Dataset entries:
+-------+

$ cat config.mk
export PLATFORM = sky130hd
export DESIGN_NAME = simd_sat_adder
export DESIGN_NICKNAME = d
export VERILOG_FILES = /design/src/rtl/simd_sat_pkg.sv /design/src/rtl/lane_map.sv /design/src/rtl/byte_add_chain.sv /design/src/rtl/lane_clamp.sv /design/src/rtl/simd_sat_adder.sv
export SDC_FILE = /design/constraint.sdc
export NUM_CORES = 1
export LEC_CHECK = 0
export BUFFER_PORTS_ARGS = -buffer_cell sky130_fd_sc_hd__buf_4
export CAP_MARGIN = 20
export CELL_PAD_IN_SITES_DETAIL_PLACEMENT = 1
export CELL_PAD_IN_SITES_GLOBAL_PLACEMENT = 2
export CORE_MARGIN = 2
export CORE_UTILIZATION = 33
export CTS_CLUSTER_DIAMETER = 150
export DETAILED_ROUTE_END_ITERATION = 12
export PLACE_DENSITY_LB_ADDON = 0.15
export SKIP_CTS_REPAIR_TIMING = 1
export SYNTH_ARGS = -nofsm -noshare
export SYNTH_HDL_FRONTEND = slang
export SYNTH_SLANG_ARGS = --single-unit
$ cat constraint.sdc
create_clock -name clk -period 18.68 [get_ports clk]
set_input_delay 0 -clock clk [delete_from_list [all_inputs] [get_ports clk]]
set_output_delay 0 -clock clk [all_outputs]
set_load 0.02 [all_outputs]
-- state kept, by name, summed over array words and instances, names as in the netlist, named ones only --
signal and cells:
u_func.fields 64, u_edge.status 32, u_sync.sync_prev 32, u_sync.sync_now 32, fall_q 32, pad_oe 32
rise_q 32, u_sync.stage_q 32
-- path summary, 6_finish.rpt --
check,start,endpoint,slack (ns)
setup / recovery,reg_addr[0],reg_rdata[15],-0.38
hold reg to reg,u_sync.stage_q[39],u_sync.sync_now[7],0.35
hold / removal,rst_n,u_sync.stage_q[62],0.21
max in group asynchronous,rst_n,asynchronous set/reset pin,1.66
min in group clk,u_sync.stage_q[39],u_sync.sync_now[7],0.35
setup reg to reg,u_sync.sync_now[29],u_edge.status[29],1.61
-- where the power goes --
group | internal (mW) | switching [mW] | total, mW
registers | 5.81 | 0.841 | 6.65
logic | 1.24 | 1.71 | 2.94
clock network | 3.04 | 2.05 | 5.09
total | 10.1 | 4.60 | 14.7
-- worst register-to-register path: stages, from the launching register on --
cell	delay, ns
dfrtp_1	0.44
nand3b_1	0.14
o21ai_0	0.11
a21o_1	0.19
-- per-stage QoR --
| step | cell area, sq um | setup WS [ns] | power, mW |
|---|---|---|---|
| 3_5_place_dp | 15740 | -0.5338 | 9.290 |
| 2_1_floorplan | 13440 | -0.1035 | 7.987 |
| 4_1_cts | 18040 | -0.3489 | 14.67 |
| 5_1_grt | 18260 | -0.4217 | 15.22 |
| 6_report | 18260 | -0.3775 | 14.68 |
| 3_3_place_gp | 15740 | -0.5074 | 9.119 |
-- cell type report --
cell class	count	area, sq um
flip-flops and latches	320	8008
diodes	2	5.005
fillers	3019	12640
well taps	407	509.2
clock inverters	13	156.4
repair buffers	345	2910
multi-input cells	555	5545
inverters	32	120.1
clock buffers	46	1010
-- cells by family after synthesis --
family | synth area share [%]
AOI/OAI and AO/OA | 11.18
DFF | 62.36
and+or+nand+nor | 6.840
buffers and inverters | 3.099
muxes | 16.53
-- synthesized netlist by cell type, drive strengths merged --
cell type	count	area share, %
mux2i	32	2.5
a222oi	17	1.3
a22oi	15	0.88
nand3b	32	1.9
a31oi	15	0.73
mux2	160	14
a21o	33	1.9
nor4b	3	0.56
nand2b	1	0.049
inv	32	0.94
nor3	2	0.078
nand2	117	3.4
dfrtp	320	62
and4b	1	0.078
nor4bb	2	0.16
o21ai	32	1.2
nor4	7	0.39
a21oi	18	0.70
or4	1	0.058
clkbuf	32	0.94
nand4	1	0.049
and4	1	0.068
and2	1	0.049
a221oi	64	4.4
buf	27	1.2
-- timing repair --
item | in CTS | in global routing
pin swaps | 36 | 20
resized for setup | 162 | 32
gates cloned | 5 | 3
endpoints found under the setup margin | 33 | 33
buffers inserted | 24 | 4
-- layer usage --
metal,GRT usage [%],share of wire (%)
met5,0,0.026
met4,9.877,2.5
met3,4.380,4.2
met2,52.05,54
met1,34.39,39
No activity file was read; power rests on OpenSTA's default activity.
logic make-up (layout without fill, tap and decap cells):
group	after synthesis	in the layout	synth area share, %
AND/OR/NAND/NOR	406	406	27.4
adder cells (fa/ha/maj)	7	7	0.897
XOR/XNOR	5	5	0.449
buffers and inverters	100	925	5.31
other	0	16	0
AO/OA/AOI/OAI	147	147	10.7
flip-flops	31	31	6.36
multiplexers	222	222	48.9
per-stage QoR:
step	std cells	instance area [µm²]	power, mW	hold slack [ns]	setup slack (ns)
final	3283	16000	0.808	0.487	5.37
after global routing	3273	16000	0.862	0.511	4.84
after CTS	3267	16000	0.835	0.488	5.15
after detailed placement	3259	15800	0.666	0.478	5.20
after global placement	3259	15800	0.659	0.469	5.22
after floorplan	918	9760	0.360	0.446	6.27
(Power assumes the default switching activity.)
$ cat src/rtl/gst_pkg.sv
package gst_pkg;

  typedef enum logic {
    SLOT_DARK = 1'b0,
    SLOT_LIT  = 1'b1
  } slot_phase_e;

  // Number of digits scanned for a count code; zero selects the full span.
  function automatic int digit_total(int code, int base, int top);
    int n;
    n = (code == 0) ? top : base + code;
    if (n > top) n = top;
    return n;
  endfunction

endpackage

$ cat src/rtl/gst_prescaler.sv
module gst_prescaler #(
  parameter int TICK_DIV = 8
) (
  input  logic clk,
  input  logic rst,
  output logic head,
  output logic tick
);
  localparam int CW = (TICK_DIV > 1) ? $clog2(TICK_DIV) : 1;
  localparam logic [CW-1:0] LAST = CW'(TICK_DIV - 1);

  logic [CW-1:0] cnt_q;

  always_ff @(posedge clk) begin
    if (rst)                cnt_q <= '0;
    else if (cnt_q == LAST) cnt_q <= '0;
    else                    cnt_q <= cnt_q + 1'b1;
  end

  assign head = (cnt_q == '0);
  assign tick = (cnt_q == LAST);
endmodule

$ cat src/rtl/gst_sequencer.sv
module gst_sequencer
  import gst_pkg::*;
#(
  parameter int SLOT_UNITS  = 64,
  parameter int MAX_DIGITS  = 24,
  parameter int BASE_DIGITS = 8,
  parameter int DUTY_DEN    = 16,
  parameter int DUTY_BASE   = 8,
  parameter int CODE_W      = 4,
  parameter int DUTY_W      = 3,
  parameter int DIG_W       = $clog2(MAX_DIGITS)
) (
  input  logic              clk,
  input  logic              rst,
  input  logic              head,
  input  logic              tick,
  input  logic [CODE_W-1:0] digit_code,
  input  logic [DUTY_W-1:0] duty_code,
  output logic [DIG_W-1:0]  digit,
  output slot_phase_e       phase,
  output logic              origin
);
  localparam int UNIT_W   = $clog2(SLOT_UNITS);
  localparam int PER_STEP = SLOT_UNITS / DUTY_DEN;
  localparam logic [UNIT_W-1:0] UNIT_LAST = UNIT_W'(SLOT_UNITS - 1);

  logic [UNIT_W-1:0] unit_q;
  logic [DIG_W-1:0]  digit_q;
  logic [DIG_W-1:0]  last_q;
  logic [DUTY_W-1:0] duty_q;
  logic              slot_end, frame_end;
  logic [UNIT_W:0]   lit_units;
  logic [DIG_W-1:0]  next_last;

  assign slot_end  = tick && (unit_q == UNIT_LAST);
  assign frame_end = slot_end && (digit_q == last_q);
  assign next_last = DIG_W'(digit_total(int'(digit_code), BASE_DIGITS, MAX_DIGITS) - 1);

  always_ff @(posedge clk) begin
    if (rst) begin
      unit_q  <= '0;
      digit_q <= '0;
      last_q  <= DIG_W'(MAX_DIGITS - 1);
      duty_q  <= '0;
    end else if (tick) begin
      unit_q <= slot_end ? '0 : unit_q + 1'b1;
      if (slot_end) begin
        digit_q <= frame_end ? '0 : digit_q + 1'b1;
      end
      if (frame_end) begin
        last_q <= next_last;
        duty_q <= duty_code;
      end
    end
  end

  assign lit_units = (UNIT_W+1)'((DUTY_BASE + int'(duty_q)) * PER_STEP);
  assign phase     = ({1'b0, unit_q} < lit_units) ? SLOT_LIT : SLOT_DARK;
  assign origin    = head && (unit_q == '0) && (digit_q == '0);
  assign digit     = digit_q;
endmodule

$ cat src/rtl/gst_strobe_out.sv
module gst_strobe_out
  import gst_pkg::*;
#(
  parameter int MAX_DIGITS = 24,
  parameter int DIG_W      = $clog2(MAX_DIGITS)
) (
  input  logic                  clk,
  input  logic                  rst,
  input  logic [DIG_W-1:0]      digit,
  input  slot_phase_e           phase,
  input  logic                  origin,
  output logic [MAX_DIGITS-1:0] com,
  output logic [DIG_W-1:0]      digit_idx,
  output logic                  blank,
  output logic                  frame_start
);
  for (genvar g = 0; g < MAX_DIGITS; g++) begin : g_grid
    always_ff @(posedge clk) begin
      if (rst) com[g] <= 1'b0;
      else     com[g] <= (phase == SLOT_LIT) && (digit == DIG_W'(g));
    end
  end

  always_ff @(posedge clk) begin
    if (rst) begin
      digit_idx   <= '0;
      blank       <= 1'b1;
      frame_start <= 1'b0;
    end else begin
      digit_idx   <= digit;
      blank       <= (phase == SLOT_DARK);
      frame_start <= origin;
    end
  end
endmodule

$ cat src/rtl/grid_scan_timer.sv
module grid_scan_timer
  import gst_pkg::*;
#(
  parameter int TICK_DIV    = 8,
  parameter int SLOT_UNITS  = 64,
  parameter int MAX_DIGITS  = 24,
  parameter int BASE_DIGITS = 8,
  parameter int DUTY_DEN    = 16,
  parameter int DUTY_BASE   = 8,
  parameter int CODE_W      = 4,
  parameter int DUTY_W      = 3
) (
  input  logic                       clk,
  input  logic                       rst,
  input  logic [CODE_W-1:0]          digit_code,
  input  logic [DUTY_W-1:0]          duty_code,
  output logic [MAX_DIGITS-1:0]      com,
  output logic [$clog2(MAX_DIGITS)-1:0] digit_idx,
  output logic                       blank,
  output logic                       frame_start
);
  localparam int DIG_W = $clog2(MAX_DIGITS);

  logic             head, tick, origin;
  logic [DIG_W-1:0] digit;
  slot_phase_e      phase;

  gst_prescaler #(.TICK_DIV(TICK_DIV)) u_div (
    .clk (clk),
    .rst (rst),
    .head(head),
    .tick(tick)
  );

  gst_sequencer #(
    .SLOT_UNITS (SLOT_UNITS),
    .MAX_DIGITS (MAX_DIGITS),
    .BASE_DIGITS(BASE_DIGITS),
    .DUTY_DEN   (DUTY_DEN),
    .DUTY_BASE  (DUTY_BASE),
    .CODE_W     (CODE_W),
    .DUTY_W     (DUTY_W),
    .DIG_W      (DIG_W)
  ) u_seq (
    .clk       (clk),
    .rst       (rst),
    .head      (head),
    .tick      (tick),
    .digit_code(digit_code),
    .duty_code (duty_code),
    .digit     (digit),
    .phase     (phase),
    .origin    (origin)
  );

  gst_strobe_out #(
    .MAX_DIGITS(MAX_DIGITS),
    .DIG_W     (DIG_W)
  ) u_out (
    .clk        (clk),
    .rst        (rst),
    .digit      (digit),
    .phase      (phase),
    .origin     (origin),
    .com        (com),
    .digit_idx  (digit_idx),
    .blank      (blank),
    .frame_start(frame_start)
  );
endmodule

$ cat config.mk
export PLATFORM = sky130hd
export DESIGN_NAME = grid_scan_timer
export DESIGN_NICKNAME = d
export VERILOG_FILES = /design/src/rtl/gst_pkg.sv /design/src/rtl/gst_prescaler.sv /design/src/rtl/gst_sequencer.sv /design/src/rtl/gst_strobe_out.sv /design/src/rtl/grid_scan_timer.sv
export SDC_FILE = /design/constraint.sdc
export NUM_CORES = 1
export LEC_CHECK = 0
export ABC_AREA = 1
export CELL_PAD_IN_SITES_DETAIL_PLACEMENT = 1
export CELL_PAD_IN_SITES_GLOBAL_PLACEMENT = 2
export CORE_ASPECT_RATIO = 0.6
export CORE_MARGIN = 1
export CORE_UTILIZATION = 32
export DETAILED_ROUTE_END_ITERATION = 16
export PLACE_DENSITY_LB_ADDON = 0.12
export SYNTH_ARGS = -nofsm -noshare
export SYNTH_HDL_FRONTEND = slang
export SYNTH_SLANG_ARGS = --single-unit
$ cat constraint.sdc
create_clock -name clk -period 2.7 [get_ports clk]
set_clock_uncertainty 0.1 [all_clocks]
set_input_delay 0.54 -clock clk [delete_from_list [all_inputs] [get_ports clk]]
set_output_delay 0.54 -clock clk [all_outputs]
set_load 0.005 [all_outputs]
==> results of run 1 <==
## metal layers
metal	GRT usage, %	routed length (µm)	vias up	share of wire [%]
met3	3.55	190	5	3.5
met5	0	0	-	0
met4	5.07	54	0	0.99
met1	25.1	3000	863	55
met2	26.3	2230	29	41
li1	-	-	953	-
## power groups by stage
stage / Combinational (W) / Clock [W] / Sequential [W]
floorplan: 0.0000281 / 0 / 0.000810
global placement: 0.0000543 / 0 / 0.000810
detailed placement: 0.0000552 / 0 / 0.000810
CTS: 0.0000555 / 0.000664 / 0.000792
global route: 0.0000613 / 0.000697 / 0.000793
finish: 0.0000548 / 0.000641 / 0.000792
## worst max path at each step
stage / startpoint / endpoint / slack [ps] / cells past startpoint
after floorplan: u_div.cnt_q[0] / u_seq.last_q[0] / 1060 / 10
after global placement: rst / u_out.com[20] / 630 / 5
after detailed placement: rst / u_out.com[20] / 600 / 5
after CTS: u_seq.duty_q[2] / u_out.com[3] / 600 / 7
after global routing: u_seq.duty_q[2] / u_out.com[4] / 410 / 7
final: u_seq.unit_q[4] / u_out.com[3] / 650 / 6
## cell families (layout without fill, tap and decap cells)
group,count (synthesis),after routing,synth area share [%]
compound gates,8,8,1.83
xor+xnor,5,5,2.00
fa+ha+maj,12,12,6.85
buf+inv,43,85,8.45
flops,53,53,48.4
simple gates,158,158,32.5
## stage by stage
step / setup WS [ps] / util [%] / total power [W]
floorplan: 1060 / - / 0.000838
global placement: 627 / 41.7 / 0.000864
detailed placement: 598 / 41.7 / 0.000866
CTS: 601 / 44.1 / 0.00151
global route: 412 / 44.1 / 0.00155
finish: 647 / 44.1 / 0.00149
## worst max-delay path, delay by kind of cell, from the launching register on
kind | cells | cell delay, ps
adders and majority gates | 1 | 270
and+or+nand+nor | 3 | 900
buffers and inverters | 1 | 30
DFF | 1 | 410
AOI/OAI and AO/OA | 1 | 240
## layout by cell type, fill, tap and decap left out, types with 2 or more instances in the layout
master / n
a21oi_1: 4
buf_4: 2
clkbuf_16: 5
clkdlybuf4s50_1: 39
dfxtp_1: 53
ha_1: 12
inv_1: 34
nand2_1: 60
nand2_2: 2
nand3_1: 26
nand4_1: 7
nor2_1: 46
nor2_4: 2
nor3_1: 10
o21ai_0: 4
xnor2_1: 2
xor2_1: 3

+-------+

PROBLEM REQUIREMENTS: Across the records above, return every line that contains the word "status".

EXERCISE SOLUTION:
u_func.fields 64, u_edge.status 32, u_sync.sync_prev 32, u_sync.sync_now 32, fall_q 32, pad_oe 32
setup reg to reg,u_sync.sync_now[29],u_edge.status[29],1.61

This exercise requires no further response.